聽著樓外一片喧囂,薛儔忽然放下筷子,側著臉打量著黃葭的神色。

過了許久,他躊躇著開口:“一桌子的菜,掌事為何不動筷啊?”

黃葭低頭看著桌上的一碟豬頭肉、一碟子蘆蒿炒臘肉、一碗骨頭湯、一大碗飯。

想起今晨在河口吃的那碗腐爛的陳米,一時竟有些恍惚。

薛儔見她沈默,微微一楞,有些慚愧,“倒是我安排不周了,掌事身在部院,吃這些清粥小菜實在寒酸。”

黃葭望著那桌菜,沈默不語。

她來清江浦那會兒,船工們一律吃的是包子白粥,如今來了月餘,俸祿不見,到了河口,河工們三頓喝粥,說是粥,與水也沒什麽兩樣,喝過不出半個時辰又餓了。

如今,卻連粥也沒有了。

薛儔只以為自己安排不妥當,臉色一白,“把、把這些都撤走!”

黃葭反應過來,看向他,聲音淡然,“做了飯又撤下去,豈不白費了廚子的手藝。”

“真是委屈掌事了。”薛儔連連致歉。

黃葭神色黯然,捧起了碗,“今日我來是聽你說生意,吃什麽不打緊。”

薛儔點了點頭。

樓外喧鬧的曲聲與平靜的雨聲交織成一片,無端讓人心緒煩躁。

他瞥了一眼黃葭,不由地摩挲袖口,面上帶笑,“福建建寧府那批貨已經從南浦河走水路,過了浙江龍泉,就從會通河運入蘇直,我派人日夜兼程,大約不出三日必到淮安。”

說到這裏,他忽然頓了頓,眸光微動,”只不過……”

他語氣軟了許多,雙眼不禁望向黃葭。

黃葭已經吃了小半碗飯,“但說無妨。”

薛儔低下頭,“貨倒是一切安穩無虞,但是載貨的船如今卻是不夠了,我原先與西北商人做成了一筆生意,那些八百料的大船都北上運貨了,如今貨物都已經運好,但一時半會兒還到不了福建。”

說到這裏,他眸光閃爍,試探性地看向黃葭,“所以,我自作主張,找了一位浙江的商人來幫襯,他手頭的船尚且寬裕。”
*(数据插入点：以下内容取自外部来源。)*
--- src/rtl/uc_arbiter_pkg.sv ---
// uc_arbiter_pkg
// Shared types and constants for the unit-clause arbiter.
//   lit_t      : literal, MSB = polarity (1 = negated), low bits = var index
//   ST_*       : arbiter FSM state encodings (exposed on the debug port)
//   lit_var(), lit_neg() : field helpers for lit_t
package uc_arbiter_pkg;

  // Default number of tracked variables; index 0 is reserved as invalid.
  localparam int VAR_MAX_DEFAULT = 64;

  // One extra index bit so that indices >= VAR_MAX are representable and
  // can be detected and dropped.
  localparam int VIDX_W = $clog2(VAR_MAX_DEFAULT) + 1;
  localparam int LIT_W  = VIDX_W + 1;

  typedef logic [LIT_W-1:0] lit_t;

  // FSM state enumeration.
  typedef logic [1:0] state_t;
  localparam state_t ST_IDLE  = 2'd0;
  localparam state_t ST_CHECK = 2'd1;
  localparam state_t ST_BCAST = 2'd2;
  localparam state_t ST_CONFL = 2'd3;

  function automatic logic [VIDX_W-1:0] lit_var(input lit_t l);
    return l[VIDX_W-1:0];
  endfunction

  function automatic logic lit_neg(input lit_t l);
    return l[LIT_W-1];
  endfunction

endpackage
黃葭疑惑地看向他,“既然事情都已經妥當,你今日來又是……”

“就是這位浙江的商人,他過去也與官衙做過生意,聽聞這清江浦如今要建船,所以也想盡一份綿薄之力。”

他擡起頭,打量著黃葭的神色,只見她神情自若,也不曾有慍色,接著道:“我這便請他進來。”

“咚——”

鎮淮酒樓的木門悠悠推開,發出沈重的拖拽聲。

來人一身湛藍色布衣,邊角繡著流雲花紋,頭戴玉色發冠。

眼眸之間仿佛醞著一個春日的暖意,只是在進門的一剎那,和煦的笑容忽然凝固。

黃葭捧起茶的手也微微滯住,沒想到這天下竟然這麽小,拐個彎還能碰上。

薛儔已經起身,滿面春風,“這位就是沈老板,浙江湖州人士。”

沈叔謁已經收回了目光中的訝異,拱手作揖,聲音平靜而溫和。

“在下沈叔謁,見過掌事。”

本站無廣告,永久域名(fanyan.cc)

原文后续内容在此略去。